(Beginning of Dataset excerpts)

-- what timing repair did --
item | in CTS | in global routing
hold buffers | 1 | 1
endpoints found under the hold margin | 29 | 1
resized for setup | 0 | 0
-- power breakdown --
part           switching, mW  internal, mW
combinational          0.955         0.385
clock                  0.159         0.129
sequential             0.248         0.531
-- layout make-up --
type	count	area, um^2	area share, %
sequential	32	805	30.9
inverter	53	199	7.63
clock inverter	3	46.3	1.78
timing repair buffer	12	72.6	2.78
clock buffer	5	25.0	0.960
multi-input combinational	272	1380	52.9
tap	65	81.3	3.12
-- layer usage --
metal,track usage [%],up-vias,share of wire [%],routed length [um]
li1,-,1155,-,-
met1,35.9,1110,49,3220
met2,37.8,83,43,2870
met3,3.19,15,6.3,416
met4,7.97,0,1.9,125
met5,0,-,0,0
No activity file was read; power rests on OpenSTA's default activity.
`src/cmpc_pkg.sv`:
```
// shared constants of the comparator output control block
package cmpc_pkg;

    // ==================================================
    // register offsets (byte addresses, one word each)
    localparam logic [7:0] OFS_CTRL0 = 8'h00;
    localparam logic [7:0] OFS_CTRL1 = 8'h04;
    localparam logic [7:0] OFS_STAT = 8'h08;
    localparam logic [7:0] OFS_MASK = 8'h0c;

    // ==================================================
    // widths
    localparam int unsigned REG_W = 8;
    localparam int unsigned EVT_W = 2;
    localparam int unsigned POS_SEL_W = 2;
    localparam int unsigned NEG_SEL_W = 3;

    // ==================================================
    // compare_control_zero fields
    localparam int unsigned C0_RESYNC = 0;
    localparam int unsigned C0_HYST = 1;
    localparam int unsigned C0_SPEED = 2;
    localparam int unsigned C0_INVERT = 4;
    localparam int unsigned C0_RESULT = 6;
    localparam logic [7:0] C0_WR_MASK = 8'h17;

    // ==================================================
    // compare_control_one fields
    localparam int unsigned C1_NEG_LSB = 0;
    localparam int unsigned C1_POS_LSB = 4;
    localparam int unsigned C1_FALL = 6;
    localparam int unsigned C1_RISE = 7;
    localparam logic [7:0] C1_WR_MASK = 8'hf7;

    // ==================================================
    // event status / mask fields
    localparam int unsigned EV_CMP = 0;
    localparam int unsigned EV_OUT = 1;

    // ==================================================
    // values after reset
    localparam logic [7:0] RST_CTRL0 = 8'h04;
    localparam logic [7:0] RST_CTRL1 = 8'h00;
    localparam logic [1:0] RST_EVT = 2'h0;
    localparam logic RST_LEVEL = 1'b0;

    // ==================================================
    // bus slave states
    typedef enum logic [0:0] {
        BUS_IDLE = 1'b0,
        BUS_ACK = 1'b1
    } cmpc_bus_t;

endpackage

```
`src/cmpc_edge.sv`:
```
// edge detector: compares a level with its value one cycle earlier
`timescale 1ns/1ps

module cmpc_edge #(
    parameter logic RST_VAL = 1'b0
) (
    // clock and reset
    input wire logic clk_i,
    input wire logic rst_i,
    // sampled level
    input wire logic d_i,
    // edge pulses, one cycle each
    output logic rise_o,
    output logic fall_o
);

    typedef struct packed {
        logic prev;
    } cmpc_edge_st_t;

    cmpc_edge_st_t st_ff;
    cmpc_edge_st_t nxt_st;

    always_comb begin
        nxt_st = st_ff;
        nxt_st.prev = d_i;
    end

    always_ff @(posedge clk_i) begin
        if (rst_i) begin
            st_ff <= '{prev: RST_VAL};
        end else begin
            st_ff <= nxt_st;
        end
    end

    assign rise_o = d_i & ~st_ff.prev;
    assign fall_o = ~d_i & st_ff.prev;

endmodule

```
`src/cmpc_resync.sv`:
```
// output stage: follows its input freely or only on a timer tick
`timescale 1ns/1ps

module cmpc_resync (
    // clock and reset
    input wire logic clk_i,
    input wire logic rst_i,
    // data and control
    input wire logic d_i,
    input wire logic sync_en_i,
    input wire logic tick_i,
    // registered output
    output logic q_o
);

    typedef struct packed {
        logic q;
    } cmpc_resync_st_t;

    cmpc_resync_st_t st_ff;
    cmpc_resync_st_t nxt_st;

    always_comb begin
        nxt_st = st_ff;
        if (!sync_en_i) begin
            nxt_st.q = d_i;
        end else if (tick_i) begin
            nxt_st.q = d_i;
        end
    end

    always_ff @(posedge clk_i) begin
        if (rst_i) begin
            st_ff <= '{q: cmpc_pkg::RST_LEVEL};
        end else begin
            st_ff <= nxt_st;
        end
    end

    assign q_o = st_ff.q;

endmodule

```
`src/cmpc_top.sv`:
```
// comparator output control: polarity, resync, edge interrupt, wishbone registers
//
// The register offsets and register access over Wishbone are this design's own decisions.
`timescale 1ns/1ps

module cmpc_top #(
    parameter int unsigned DATA_W = 32,
    parameter int unsigned ADDR_W = 8
) (
    // clock and reset
    input wire logic clk_i,
    input wire logic rst_i,
    // wishbone classic slave
    input wire logic wb_cyc_i,
    input wire logic wb_stb_i,
    input wire logic wb_we_i,
    input wire logic [ADDR_W-1:0] wb_adr_i,
    input wire logic [DATA_W/8-1:0] wb_sel_i,
    input wire logic [DATA_W-1:0] wb_dat_i,
    output logic [DATA_W-1:0] wb_dat_o,
    output logic wb_ack_o,
    // analog front end
    input wire logic cmp_raw_i,
    output logic speed_power_select_o,
    output logic hysteresis_enable_o,
    output logic [cmpc_pkg::POS_SEL_W-1:0] positive_input_select_o,
    output logic [cmpc_pkg::NEG_SEL_W-1:0] negative_input_select_o,
    // timer clock source and output path
    input wire logic resync_timer_clk_i,
    output logic cmp_out_o,
    // interrupt
    output logic irq_o
);

    // ==================================================
    // elaboration checks
    generate
        if (DATA_W != 32) begin : g_bad_data
            $error("cmpc_top: DATA_W must be 32");
        end
        if (ADDR_W < 8) begin : g_bad_addr
            $error("cmpc_top: ADDR_W must be at least 8");
        end
    endgenerate

    // ==================================================
    // state
    typedef struct packed {
        logic ack;
        cmpc_pkg::cmpc_bus_t bus;
        logic [DATA_W-1:0] rdata;
        logic [7:0] ctrl0;
        logic [7:0] ctrl1;
        logic [1:0] stat;
        logic [1:0] mask;
        logic result;
        logic out_prev;
        logic irq;
        logic speed;
        logic hyst;
        logic [cmpc_pkg::POS_SEL_W-1:0] pos_sel;
        logic [cmpc_pkg::NEG_SEL_W-1:0] neg_sel;
    } cmpc_top_st_t;

    cmpc_top_st_t st_ff;
    cmpc_top_st_t nxt_st;

    // ==================================================
    // helpers
    function automatic logic reg_hit(input logic [ADDR_W-1:0] adr, input logic [7:0] ofs);
        reg_hit = (adr[7:0] == ofs) && ((ADDR_W == 8) || (adr >> 8) == '0);
    endfunction

    // only writable bits change; the rest keep their stored value
    function automatic logic [7:0] merge(input logic [7:0] old, input logic [7:0] wr, input logic [7:0] msk);
        merge = (old & ~msk) | (wr & msk);
    endfunction

    function automatic logic [DATA_W-1:0] widen(input logic [7:0] b);
        widen = {{(DATA_W-8){1'b0}}, b};
    endfunction

    // ==================================================
    // edge detection of the result bit and the timer clock
    logic res_rise;
    logic res_fall;
    logic tmr_rise_unused;
    logic tmr_fall;
    logic out_q;

    cmpc_edge #(
        .RST_VAL(cmpc_pkg::RST_LEVEL)
    ) u_res_edge (
        .clk_i(clk_i),
        .rst_i(rst_i),
        .d_i(st_ff.result),
        .rise_o(res_rise),
        .fall_o(res_fall)
    );

    // timer clock is treated as a synchronous level; its fall is the update tick
    cmpc_edge #(
        .RST_VAL(cmpc_pkg::RST_LEVEL)
    ) u_tmr_edge (
        .clk_i(clk_i),
        .rst_i(rst_i),
        .d_i(resync_timer_clk_i),
        .rise_o(tmr_rise_unused),
        .fall_o(tmr_fall)
    );

    // ==================================================
    // output path to timer and pin
    cmpc_resync u_resync (
        .clk_i(clk_i),
        .rst_i(rst_i),
        .d_i(st_ff.result),
        .sync_en_i(st_ff.ctrl0[cmpc_pkg::C0_RESYNC]),
        .tick_i(tmr_fall),
        .q_o(out_q)
    );

    // ==================================================
    // next state
    logic req;
    logic wr_en;
    logic rd_en;
    logic [1:0] ev_set;
    logic [7:0] rbyte;

    always_comb begin
        nxt_st = st_ff;
        req = 1'b0;
        wr_en = 1'b0;
        rd_en = 1'b0;
        ev_set = 2'b00;
        rbyte = 8'h00;

        // raw input is high when the positive input exceeds the negative one
        nxt_st.result = cmp_raw_i ^ st_ff.ctrl0[cmpc_pkg::C0_INVERT];

        // result edges, each gated by its own direction enable; any output change is flagged
        ev_set[cmpc_pkg::EV_CMP] = (res_rise & st_ff.ctrl1[cmpc_pkg::C1_RISE])
            | (res_fall & st_ff.ctrl1[cmpc_pkg::C1_FALL]);
        nxt_st.out_prev = out_q;
        ev_set[cmpc_pkg::EV_OUT] = out_q ^ st_ff.out_prev;

        // bus handshake: one request taken per idle cycle, ack one cycle later
        case (st_ff.bus)
            cmpc_pkg::BUS_IDLE: begin
                req = wb_cyc_i & wb_stb_i;
                nxt_st.ack = req;
                if (req) begin
                    nxt_st.bus = cmpc_pkg::BUS_ACK;
                end
            end
            cmpc_pkg::BUS_ACK: begin
                nxt_st.ack = 1'b0;
                nxt_st.bus = cmpc_pkg::BUS_IDLE;
            end
            default: begin
                nxt_st.ack = 1'b0;
                nxt_st.bus = cmpc_pkg::BUS_IDLE;
            end
        endcase
        wr_en = req & wb_we_i & wb_sel_i[0];
        rd_en = req & ~wb_we_i;

        // register writes
        if (wr_en && reg_hit(wb_adr_i, cmpc_pkg::OFS_CTRL0)) begin
            nxt_st.ctrl0 = merge(st_ff.ctrl0, wb_dat_i[7:0], cmpc_pkg::C0_WR_MASK);
        end
        if (wr_en && reg_hit(wb_adr_i, cmpc_pkg::OFS_CTRL1)) begin
            nxt_st.ctrl1 = merge(st_ff.ctrl1, wb_dat_i[7:0], cmpc_pkg::C1_WR_MASK);
        end
        if (wr_en && reg_hit(wb_adr_i, cmpc_pkg::OFS_MASK)) begin
            nxt_st.mask = wb_dat_i[cmpc_pkg::EVT_W-1:0];
        end

        // read data; the result bit is live, not stored by software
        if (reg_hit(wb_adr_i, cmpc_pkg::OFS_CTRL0)) begin
            rbyte = st_ff.ctrl0 & cmpc_pkg::C0_WR_MASK;
            rbyte[cmpc_pkg::C0_RESULT] = st_ff.result;
        end else if (reg_hit(wb_adr_i, cmpc_pkg::OFS_CTRL1)) begin
            rbyte = st_ff.ctrl1 & cmpc_pkg::C1_WR_MASK;
        end else if (reg_hit(wb_adr_i, cmpc_pkg::OFS_STAT)) begin
            rbyte = {6'h00, st_ff.stat};
        end else if (reg_hit(wb_adr_i, cmpc_pkg::OFS_MASK)) begin
            rbyte = {6'h00, st_ff.mask};
        end
        if (rd_en) begin
            nxt_st.rdata = widen(rbyte);
        end else if (st_ff.bus == cmpc_pkg::BUS_ACK) begin
            nxt_st.rdata = '0;
        end

        // sticky status: read clears, a same-cycle event still wins
        if (rd_en && reg_hit(wb_adr_i, cmpc_pkg::OFS_STAT)) begin
            nxt_st.stat = ev_set;
        end else begin
            nxt_st.stat = st_ff.stat | ev_set;
        end
        nxt_st.irq = |(nxt_st.stat & nxt_st.mask);

        // analog configuration, registered so the pins come from flops
        nxt_st.speed = nxt_st.ctrl0[cmpc_pkg::C0_SPEED];
        nxt_st.hyst = nxt_st.ctrl0[cmpc_pkg::C0_HYST];
        nxt_st.pos_sel = nxt_st.ctrl1[cmpc_pkg::C1_POS_LSB +: cmpc_pkg::POS_SEL_W];
        nxt_st.neg_sel = nxt_st.ctrl1[cmpc_pkg::C1_NEG_LSB +: cmpc_pkg::NEG_SEL_W];
    end

    // ==================================================
    // registers
    always_ff @(posedge clk_i) begin
        if (rst_i) begin
            st_ff.ack <= 1'b0;
            st_ff.bus <= cmpc_pkg::BUS_IDLE;
            st_ff.rdata <= '0;
            st_ff.ctrl0 <= cmpc_pkg::RST_CTRL0;
            st_ff.ctrl1 <= cmpc_pkg::RST_CTRL1;
            st_ff.stat <= cmpc_pkg::RST_EVT;
            st_ff.mask <= cmpc_pkg::RST_EVT;
            st_ff.result <= cmpc_pkg::RST_LEVEL;
            st_ff.out_prev <= cmpc_pkg::RST_LEVEL;
            st_ff.irq <= 1'b0;
            st_ff.speed <= cmpc_pkg::RST_CTRL0[cmpc_pkg::C0_SPEED];
            st_ff.hyst <= cmpc_pkg::RST_CTRL0[cmpc_pkg::C0_HYST];
            st_ff.pos_sel <= cmpc_pkg::RST_CTRL1[cmpc_pkg::C1_POS_LSB +: cmpc_pkg::POS_SEL_W];
            st_ff.neg_sel <= cmpc_pkg::RST_CTRL1[cmpc_pkg::C1_NEG_LSB +: cmpc_pkg::NEG_SEL_W];
        end else begin
            st_ff <= nxt_st;
        end
    end

    // ==================================================
    // outputs
    assign wb_dat_o = st_ff.rdata;
    assign wb_ack_o = st_ff.ack;
    assign speed_power_select_o = st_ff.speed;
    assign hysteresis_enable_o = st_ff.hyst;
    assign positive_input_select_o = st_ff.pos_sel;
    assign negative_input_select_o = st_ff.neg_sel;
    assign cmp_out_o = out_q;
    assign irq_o = st_ff.irq;

endmodule

```
`config.mk`:
```
export PLATFORM = sky130hd
export DESIGN_NAME = cmpc_top
export DESIGN_NICKNAME = d
export VERILOG_FILES = /design/src/cmpc_pkg.sv /design/src/cmpc_edge.sv /design/src/cmpc_resync.sv /design/src/cmpc_top.sv
export SDC_FILE = /design/constraint.sdc
export NUM_CORES = 1
export LEC_CHECK = 0
export ABC_AREA = 1
export ABC_CLOCK_PERIOD_IN_PS = 1200
export BUFFER_PORTS_ARGS = -buffer_cell sky130_fd_sc_hd__clkbuf_2
export CAP_MARGIN = 20
export CORE_ASPECT_RATIO = 2
export CORE_MARGIN = 5
export CORE_UTILIZATION = 41
export CTS_BUF_LIST = sky130_fd_sc_hd__clkbuf_8
export CTS_CLUSTER_SIZE = 25
export DETAILED_ROUTE_END_ITERATION = 6
export GPL_TIMING_DRIVEN = 0
export PLACE_DENSITY = 0.75
export SYNTH_ARGS = -nofsm -noshare
export SYNTH_HDL_FRONTEND = slang
export SYNTH_HIERARCHICAL = 1
export SYNTH_SLANG_ARGS = --single-unit
```
`constraint.sdc`:
```
create_clock -name clk_i -period 1.2 [get_ports clk_i]
set_input_delay 0.36 -clock clk_i [delete_from_list [all_inputs] [get_ports clk_i]]
set_output_delay 0.36 -clock clk_i [all_outputs]
set_load 0.03 [all_outputs]
```
* Word-level counts from Yosys, hierarchy flattened *
Index checks and enable logic that the tools add are counted.

cells by class
  eq/ne operators = 4
  multiplexer cells = 15
  bitwise logic cells = 21
  reductions and logical operators = 7

operators by type and width
  operator                                                count
  2-to-1 mux 8 bit                                        4
  equality test 8 x 4 -> 1 bit (second input constant)    2
  bitwise AND 1 bit                                       9
  equality test 8 x 3 -> 1 bit (second input constant)    1
  logical NOT 8 bit                                       1
  2-to-1 mux 2 bit                                        4
  OR 4 x 8 -> 8 bit                                       1
  OR 8 x 5 -> 8 bit                                       1
  2-to-1 mux 6 bit                                        1
  NOT 1 bit                                               5
  logical AND 1 bit                                       4
  2-to-1 mux 1 bit                                        4
  case mux 2 bit (2 select lines)                         1
  2-to-1 mux 3 bit                                        1
  bitwise AND 2 bit                                       1
  inequality test 2 x 1 -> 1 bit (second input constant)  1
  OR 2 bit                                                1
  nonzero test 2 bit                                      1
  OR reduction 2 bit                                      1
  XOR 1 bit                                               2
  OR 1 bit                                                1

word-level totals
  flip-flop bits (word level) = 43
  input port bits = 51
  output and inout port bits = 42
  logic and storage cells = 66

* Longest topological paths before layout *
Gate-level depths: netlist (run 1).

  word-level depth = 8
  depth in mapped cells = 10
  mapped depth without buffers = 9

* By module *
The synthesis (run 1) kept the hierarchy.

modules (own cells, without submodules)
  module       times used  cells each  area an instance (µm²)  sequential area each (µm²)
  cmpc_top     1           207         1497.7                  520.5
  cmpc_edge    2           6           38.8                    20.0
  cmpc_resync  1           8           53.8                    20.0

* Worst setup path before layout (run 1) *
Ideal clock, no wire load.

  kind = register to register
  start point = register wb_ack_o (netlist name)
  end point = register st_ff, in the netlist wb_dat_o[0]
  library setup time = 0.070 ns
  arrival = 1.221 ns
  data required time = 1.130 ns
  slack = -0.091 ns
  stages on the path, launching flop included = 7
  period minus slack after synthesis = 1.291 ns
  cells stage by stage = dfxtp_1 > nor2_2 > nand2_1 > inv_2 > nor2_1 > nand2_1 > a21oi_1

RTL lines
  item                    line             RTL
  end signal: assignment  cmpc_top.sv:231  st_ff <= nxt_st;
  end: declaration        cmpc_top.sv:65   cmpc_top_st_t st_ff;

* Worst setup path in the final report (run 1) *
  start point = register st_ff, in the netlist wb_ack_o
  end point = output wb_ack_o

RTL lines
  item              line            RTL
  end: declaration  cmpc_top.sv:21  output logic wb_ack_o,

No word-level cell between the ends.

==> impl_metrics.yaml, run 1 <==
sta:
  holdWs_ns: 0.288
  max_freq_mhz: 833
  max_slew_margin_pct: 64.1
  setup_slack_ns: -0.000596
  slew_violations: 0
  rsz0062_at_grt: "yes"
  setup_viol: 1
  worstMarginPinSlew_ns: 0.539
  setup_tns_ns: -0.000596
  hold_viol: 0
  min_period_over_period_pct: 100
  period_minus_slack_ns: 1.20
  fin_skew_ns: 0.00514
floorplan:
  fp.coreArea_mm2: 0.00384
  pin_count: 93
  die_x_um: 54.5
  die-area_mm2: 0.00540
  rows: 32
  dieHeight_um: 99.0
  start_util_pct: 42.3
layout:
  drive_above_1_share_pct: 44.1
  area_delta_synth_final_pct: 45.4
  design_area_mm2: 0.00236
  utilization_pct: 61.5
  diodes: 0
  nNetsFinal: 354
critical_path:
  crit_chain: "clkbuf_4"
  crit_fanout: 3
  crit_path_max_incr_delay_ns: 0.36
  end_kind: "output port"
  crit_type: "reg -> out"
  critical_path_arrival_ns: 0.84
  critPathTopFamily: "flip-flops"
  required_ns: 0.84
  regToRegSetupSlack_ns: 0.03
  startpoint_type: "flip-flop"
  r2r-start: "wb_ack_o"
  timing.reg2reg.worst_path_depth: 7
  cp.buffers_inverters: 1
  cp_slowest_cell: "dfxtp_2"
  reg2reg_to: "negative_input_select_o[0]"
placed_design:
  gp_congestion: 0.808
  portBuffers: 39
  place_area_mm2: 0.00198
  detailed_place_hpwl_mm: 2.96
drt:
  vias_per_cell: 4.31
  dr.pass1.iters: 5
  drtIter0Drc: 15
  drc_errors: 0
  routed_wl_mm: 3.73
  final_antenna_net_count: 0
  wl_per_cell_um: 10.5
  via_count: 1530
status:
  outcome: "complete, but fails checks"
  violations: "negative setup slack"
hold_path:
  holdPathStages: 3
  hold-path-endpoint: "u_tmr_edge/st_ff"
  hp-class: "in -> reg"
  worstHoldStart: "resync_timer_clk_i"
synthesis:
  avgSynthCellArea_um2: 7.19
  synth_cells: 226
  synth.cell_area_mm2: 0.00163
  yosysWarnings: 6
pwr:
  vdd_drop_max_mv: 0.853
  p_leak_nw: 1.17
  design_power_total_mw: 2.20
  p_per_area_mw_per_mm2: 931
grt:
  grt_antenna_before_repair: 0
  grt_pass1_wl_mm: 6.23
  grt_max_degree: 11
  grt_overflow: 0
  grt_pass1_vias: 1554
  grtUsageTotal_pct: 15.2
clock_tree:
  htreeDepth: 2
  cts_buffers: 5
  cts_hold_buf: 0
  clockRootBuffer: "clkbuf_8"
  clk_pin_slew_ns: 0.06
  clk_latency_ns: 0.28
  clk_path_buf_depth: 2
  cts_tree: "built"
  clkSinkCount: 29
run:
  cap_violations: 0
==> flip-flops by register name (all words and copies together), names as in the netlist <==
register and flops:
u_resync/q_o 1, irq_o 1, wb_ack_o 1, st_ff 12, negative_input_select_o 2, speed_power_select_o 1, u_tmr_edge/st_ff 1, wb_dat_o 7
u_res_edge/st_ff 1, positive_input_select_o 2
==> metal layers <==
layer / wire length (µm) / vias up / global-route usage (%)
met1: 1310 / 671 / 15.2
met3: 257 / 8 / 2.72
met2: 2080 / 48 / 28.1
li1: - / 803 / -
met5: 0 / - / 0
met4: 82 / 0 / 6.91
==> metrics by stage <==
stage                     setup slack [ns]  cells
after floorplan                    0.00411    250
after global placement              -0.246    340
after detailed placement            -0.269    340
after CTS                          -0.0293    354
after global routing               -0.0626    355
final                            -0.000596    355
==> cells in the final DEF (no fill, tap or decap), types with 2 or more instances in the layout <==
cell / n
inv_2: 3
buf_4: 38
o211ai_1: 2
nor2_4: 6
nand2_2: 5
dfxtp_1: 14
clkbuf_8: 12
a21oi_1: 21
nand2_1: 43
inv_1: 22
nor2_1: 14
nand3_1: 22
nand3_2: 2
o21ai_2: 2
dfxtp_2: 14
nor2_2: 3
a21oi_2: 2
buf_8: 8
xnor2_1: 2
buf_6: 9
nand2_4: 2
clkbuf_2: 23
conb_1: 25
==> repair_timing <==
item	4_1_cts	5_1_grt
setup buffers	10	2
endpoints found under the setup margin	25	32
pin swaps	5	2
resized for setup	49	33
==> final cells by class <==
cell class | instances | area (µm²)
Sequential cell | 29 | 602
Tap cell | 51 | 63.8
Clock buffer | 7 | 96.3
Clock inverter | 1 | 5.00
Inverter | 25 | 93.8
Buffer | 36 | 302
Multi-Input combinational cell | 155 | 787
Timing Repair Buffer | 51 | 414
Fill cell | 347 | 1480
==> power breakdown <==
group          switching (mW)  leakage, nW  internal, mW
sequential            0.00949        0.242         0.973
combinational           0.221        0.878         0.130
clock                   0.349       0.0542         0.517
total                   0.579         1.17          1.62
==> worst max path at each step <==
stage                                     startpoint                         end  slack [ns]  depth (start not counted)
after floorplan                             wb_cyc_i                       irq_o       0.004                         10
after global placement                   wb_adr_i[5]                   st_ff[21]       -0.25                          7
after detailed placement                 wb_adr_i[5]                   st_ff[21]       -0.27                          7
after CTS                 positive_input_select_o[0]  positive_input_select_o[0]       -0.03                          2
after global routing                        wb_ack_o                       irq_o       -0.06                          9
final                                       wb_ack_o                    wb_ack_o     -0.0006                          1
No activity file was read; power rests on OpenSTA's default activity.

(End of Dataset excerpts)

**Task statement:** There is a run of lines above from the one with "equality test 8 x 4" to the one with "2-to-1 mux 3"; print exactly that run, both ends included, and nothing else.

**Output:**
  equality test 8 x 4 -> 1 bit (second input constant)    2
  bitwise AND 1 bit                                       9
  equality test 8 x 3 -> 1 bit (second input constant)    1
  logical NOT 8 bit                                       1
  2-to-1 mux 2 bit                                        4
  OR 4 x 8 -> 8 bit                                       1
  OR 8 x 5 -> 8 bit                                       1
  2-to-1 mux 6 bit                                        1
  NOT 1 bit                                               5
  logical AND 1 bit                                       4
  2-to-1 mux 1 bit                                        4
  case mux 2 bit (2 select lines)                         1
  2-to-1 mux 3 bit                                        1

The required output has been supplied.